Post-Synapses in the Brain: Role of Dendritic and Spine Structures

Abstract

Brain synapses are neuronal structures of the greatest interest. For a long time, however, the knowledge about them was variable, and interest was mostly focused on their pre-synaptic portions, especially neurotransmitter release from axon terminals. In the present review interest is focused on post-synapses, the structures receiving and converting pre-synaptic messages. Upon further modulation, such messages are transferred to dendritic fibers. Dendrites are profoundly different from axons; they are shorter and of variable thickness. Their post-synapses are of two types. Those called flat/intended/aspines, integrated into dendritic fibers, are very frequent in inhibitory neurons.
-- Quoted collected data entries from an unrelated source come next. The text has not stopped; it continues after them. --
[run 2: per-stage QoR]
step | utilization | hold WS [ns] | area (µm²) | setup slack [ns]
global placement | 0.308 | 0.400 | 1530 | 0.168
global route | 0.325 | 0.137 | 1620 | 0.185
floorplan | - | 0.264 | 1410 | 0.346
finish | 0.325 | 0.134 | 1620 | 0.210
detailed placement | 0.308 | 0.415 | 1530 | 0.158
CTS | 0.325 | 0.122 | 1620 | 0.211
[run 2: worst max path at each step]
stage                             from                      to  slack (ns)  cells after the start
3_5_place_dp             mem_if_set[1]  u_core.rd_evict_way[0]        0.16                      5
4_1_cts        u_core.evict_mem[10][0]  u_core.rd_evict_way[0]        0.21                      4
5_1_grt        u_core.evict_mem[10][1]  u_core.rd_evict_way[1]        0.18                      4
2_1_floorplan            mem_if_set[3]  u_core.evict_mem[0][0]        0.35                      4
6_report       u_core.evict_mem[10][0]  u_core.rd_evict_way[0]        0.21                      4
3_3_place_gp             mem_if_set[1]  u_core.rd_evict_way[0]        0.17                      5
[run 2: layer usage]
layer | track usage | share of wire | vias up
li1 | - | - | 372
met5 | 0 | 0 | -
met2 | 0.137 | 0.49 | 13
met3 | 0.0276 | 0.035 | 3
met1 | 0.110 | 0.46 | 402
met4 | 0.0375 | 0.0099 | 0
**config.mk**
```make
export PLATFORM = sky130hd
export DESIGN_NAME = rv_core_top
export DESIGN_NICKNAME = d
export VERILOG_FILES = /design/src/logic/rv_core_pkg.sv /design/src/logic/idu.sv /design/src/logic/exu_alu.sv /design/src/logic/gpr_file.sv /design/src/logic/npc_unit.sv /design/src/logic/lsu.sv /design/src/logic/rv_core_top.sv
export SDC_FILE = /design/constraint.sdc
export NUM_CORES = 2
export LEC_CHECK = 0
export BUFFER_PORTS_ARGS = -buffer_cell sky130_fd_sc_hd__buf_2
export CAP_MARGIN = 20
export CORE_MARGIN = 2
export CORE_UTILIZATION = 50
export CTS_CLUSTER_DIAMETER = 50
export CTS_CLUSTER_SIZE = 10
export DETAILED_ROUTE_END_ITERATION = 10
export PLACE_DENSITY = 0.68
export SYNTH_ARGS = -nofsm -noshare
export SYNTH_HDL_FRONTEND = slang
export SYNTH_SLANG_ARGS = --single-unit
```
**constraint.sdc**
```tcl
create_clock -name clk -period 9.2 [get_ports clk]
set_input_delay 0.46 -clock clk [delete_from_list [all_inputs] [get_ports clk]]
set_output_delay 0.46 -clock clk [all_outputs]
set_load 0.02 [all_outputs]
```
The spines, small and stemming protrusions, connected to dendritic fibers by their necks, are present in almost all excitatory neurons. Several structures and functions including the post-synaptic densities and associated proteins, the nanoscale mechanisms of compartmentalization, the cytoskeletons of actin and microtubules, are analogous in the two post-synaptic forms. However other properties, such as plasticity and its functions of learning and memory, are largely distinct. Several properties of spines, including emersion from dendritic fibers, growth, change in shape and decreases in size up to disappearance, are specific. Spinal heads correspond to largely independent signaling compartments. They are motile, their local signaling is fast, however transport through their thin necks is slow. When single spines are activated separately, their dendritic effects are often lacking; when multiple spines are activated concomitantly, their effects take place. Defects of post-synaptic responses, especially those of spines, take place in various brain diseases. Here alterations affecting symptoms and future therapy are shown to occur in neurodegenerative diseases and autism spectrum disorders.